After his mandatory retirement at the age of 67 as Professor of Economics at Cambridge, Singh was appointed Director of Research at the Cambridge Endowment for Research in Finance (CERF). Since then, Singh was actively engaged in the lecturing and teaching programme of the Centre for Development Studies in Cambridge. In 2011, Singh was the fifth holder of the prestigious Tun Ismail Ali Chair at the University of Malaya. In 2012, he was appointed to the highly prestigious Chair, named after the current Indian Prime Minister, Dr Manmohan Singh. He has been a senior economic adviser to the governments of Mexico and Tanzania and has advised almost all of the UN developmental agencies, including the International Labour Organization, United Nations Conference on Trade and Development, UNIDO, the World Bank and the International Finance Corporation.
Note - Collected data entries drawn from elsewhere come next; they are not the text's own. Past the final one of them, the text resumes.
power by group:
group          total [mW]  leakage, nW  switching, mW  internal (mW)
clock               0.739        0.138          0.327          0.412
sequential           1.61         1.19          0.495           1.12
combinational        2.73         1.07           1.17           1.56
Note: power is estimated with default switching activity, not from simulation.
## src/rtl/display_timing_pkg.sv

```systemverilog
// Shared phase encoding and 640x480@60 default timing constants for the
// display timing generator.
package display_timing_pkg;

  typedef enum logic [1:0] {
    ACTIVE,
    FRONT,
    SYNC,
    BACK
  } phase_e;

  localparam int DEF_H_ACTIVE = 640;
  localparam int DEF_H_FRONT  = 16;
  localparam int DEF_H_SYNC   = 96;
  localparam int DEF_H_BACK   = 48;
  localparam int DEF_V_ACTIVE = 480;
  localparam int DEF_V_FRONT  = 10;
  localparam int DEF_V_SYNC   = 2;
  localparam int DEF_V_BACK   = 33;

endpackage

```

## src/rtl/timing_axis.sv

```systemverilog
// One axis of the raster: a wrapping position counter plus the
// ACTIVE->FRONT->SYNC->BACK phase machine, exposing the next phase so the
// parent can register outputs coincident with the counter.
module timing_axis
  import display_timing_pkg::*;
#(
  parameter int CORDW      = 10,
  parameter int LEN_ACTIVE = DEF_H_ACTIVE,
  parameter int LEN_FRONT  = DEF_H_FRONT,
  parameter int LEN_SYNC   = DEF_H_SYNC,
  parameter int LEN_BACK   = DEF_H_BACK
) (
  input  logic             clk_i,
  input  logic             rst_ni,
  input  logic             en_i,
  output logic [CORDW-1:0] count_o,
  output phase_e           phase_next_o,
  output logic             wrap_o
);

  localparam int TOTAL = LEN_ACTIVE + LEN_FRONT + LEN_SYNC + LEN_BACK;

  if (TOTAL > (1 << CORDW)) begin : g_total_check
    $error("timing_axis: total count does not fit in CORDW bits");
  end

  localparam logic [CORDW-1:0] LAST_ACTIVE = CORDW'(LEN_ACTIVE - 1);
  localparam logic [CORDW-1:0] LAST_FRONT  = CORDW'(LEN_ACTIVE + LEN_FRONT - 1);
  localparam logic [CORDW-1:0] LAST_SYNC   = CORDW'(LEN_ACTIVE + LEN_FRONT + LEN_SYNC - 1);
  localparam logic [CORDW-1:0] LAST_TOTAL  = CORDW'(TOTAL - 1);

  logic [CORDW-1:0] count_q, count_d;
  phase_e           phase_q, phase_d;

  assign wrap_o       = en_i && (count_q == LAST_TOTAL);
  assign count_o      = count_q;
  assign phase_next_o = phase_d;

  always_comb begin
    // NOTE: defaults first so every path assigns both signals and no latch is inferred.
    count_d = count_q;
    phase_d = phase_q;
    if (en_i) begin
      count_d = (count_q == LAST_TOTAL) ? '0 : count_q + CORDW'(1);
      case (phase_q)
        ACTIVE:  if (count_q == LAST_ACTIVE) phase_d = FRONT;
        FRONT:   if (count_q == LAST_FRONT)  phase_d = SYNC;
        SYNC:    if (count_q == LAST_SYNC)   phase_d = BACK;
        BACK:    if (count_q == LAST_TOTAL)  phase_d = ACTIVE;
        default: phase_d = BACK;
      endcase
    end
  end

  // Reset parks on the last position so the first advance lands on 0.
  always_ff @(posedge clk_i or negedge rst_ni) begin
    if (!rst_ni) begin
      count_q <= LAST_TOTAL;
      phase_q <= BACK;
    end else begin
      // NOTE: non-blocking so all registers update from the same pre-edge values.
      count_q <= count_d;
      phase_q <= phase_d;
    end
  end

endmodule

```

## src/rtl/display_timings_480p.sv

```systemverilog
// Raster timing generator: horizontal and vertical axis counters with
// registered sync, data-enable and start-of-line/frame strobes.
module display_timings_480p
  import display_timing_pkg::*;
#(
  parameter int H_ACTIVE = DEF_H_ACTIVE,
  parameter int H_FRONT  = DEF_H_FRONT,
  parameter int H_SYNC   = DEF_H_SYNC,
  parameter int H_BACK   = DEF_H_BACK,
  parameter int V_ACTIVE = DEF_V_ACTIVE,
  parameter int V_FRONT  = DEF_V_FRONT,
  parameter int V_SYNC   = DEF_V_SYNC,
  parameter int V_BACK   = DEF_V_BACK,
  parameter int SYNC_POL = 0,
  parameter int CORDW    = 10
) (
  input  logic             clk_pix,
  input  logic             rst_n,
  input  logic             clk_locked,
  output logic [CORDW-1:0] sx,
  output logic [CORDW-1:0] sy,
  output logic             hsync,
  output logic             vsync,
  output logic             de,
  output logic             frame,
  output logic             line
);

  localparam logic SYNC_ACT = (SYNC_POL != 0);

  logic   h_wrap, v_wrap;
  phase_e h_phase_next, v_phase_next;

  timing_axis #(
    .CORDW(CORDW), .LEN_ACTIVE(H_ACTIVE), .LEN_FRONT(H_FRONT),
    .LEN_SYNC(H_SYNC), .LEN_BACK(H_BACK)
  ) u_h_axis (
    .clk_i        (clk_pix),
    .rst_ni       (rst_n),
    .en_i         (clk_locked),
    .count_o      (sx),
    .phase_next_o (h_phase_next),
    .wrap_o       (h_wrap)
  );

  // The vertical axis only moves on the horizontal wrap, which already
  // implies clk_locked; its own wrap therefore marks landing on (0,0).
  timing_axis #(
    .CORDW(CORDW), .LEN_ACTIVE(V_ACTIVE), .LEN_FRONT(V_FRONT),
    .LEN_SYNC(V_SYNC), .LEN_BACK(V_BACK)
  ) u_v_axis (
    .clk_i        (clk_pix),
    .rst_ni       (rst_n),
    .en_i         (h_wrap),
    .count_o      (sy),
    .phase_next_o (v_phase_next),
    .wrap_o       (v_wrap)
  );

  logic hsync_q, hsync_d, vsync_q, vsync_d, de_q, de_d;
  logic frame_q, frame_d, line_q, line_d;

  always_comb begin
    de_d    = (h_phase_next == ACTIVE) && (v_phase_next == ACTIVE);
    hsync_d = (h_phase_next == SYNC) ? SYNC_ACT : ~SYNC_ACT;
    vsync_d = (v_phase_next == SYNC) ? SYNC_ACT : ~SYNC_ACT;
    line_d  = h_wrap;
    frame_d = v_wrap;
  end

  always_ff @(posedge clk_pix or negedge rst_n) begin
    if (!rst_n) begin
      hsync_q <= ~SYNC_ACT;
      vsync_q <= ~SYNC_ACT;
      de_q    <= 1'b0;
      frame_q <= 1'b0;
      line_q  <= 1'b0;
    end else begin
      hsync_q <= hsync_d;
      vsync_q <= vsync_d;
      de_q    <= de_d;
      frame_q <= frame_d;
      line_q  <= line_d;
    end
  end

  assign hsync = hsync_q;
  assign vsync = vsync_q;
  assign de    = de_q;
  assign frame = frame_q;
  assign line  = line_q;

endmodule

```
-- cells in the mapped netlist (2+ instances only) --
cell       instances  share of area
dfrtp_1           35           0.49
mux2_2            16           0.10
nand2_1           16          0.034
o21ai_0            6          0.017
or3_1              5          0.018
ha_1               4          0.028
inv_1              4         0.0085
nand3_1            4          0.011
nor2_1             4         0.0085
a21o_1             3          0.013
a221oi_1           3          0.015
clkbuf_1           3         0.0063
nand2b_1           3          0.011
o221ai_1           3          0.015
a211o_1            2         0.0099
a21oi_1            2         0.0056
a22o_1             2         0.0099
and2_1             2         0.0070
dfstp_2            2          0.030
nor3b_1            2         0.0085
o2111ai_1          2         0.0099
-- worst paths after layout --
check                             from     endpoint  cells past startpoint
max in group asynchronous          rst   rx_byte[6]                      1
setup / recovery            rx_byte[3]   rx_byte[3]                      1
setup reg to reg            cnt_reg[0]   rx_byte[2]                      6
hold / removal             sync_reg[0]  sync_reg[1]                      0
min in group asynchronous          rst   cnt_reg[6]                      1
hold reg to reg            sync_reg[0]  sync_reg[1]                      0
Singh was elected an Academician of the UK Academy of Social Sciences in 2004. In 2008, he was inducted into the Hall of Fame of the Department of Economics of Howard University, Washington, D.C., and in November 2010 he received the Glory of India Award for 'individual excellence, excellent performance and outstanding contribution for the progress of the nation and worldwide'.

==Personal life==

Singh was diagnosed with Parkinson's disease in 1982, when he was just 42.

His first marriage, to Jo Bradley, ended in divorce in 2012. Singh was the brother-in-law of the distinguished Oxford development economist Sanjaya Lall.

Singh died at his home in Newnham, Cambridge on 23 June 2015. He was survived by sisters Parveen and Rani as well as Ann Zammit, a longtime collaborator who in his final days became his second wife.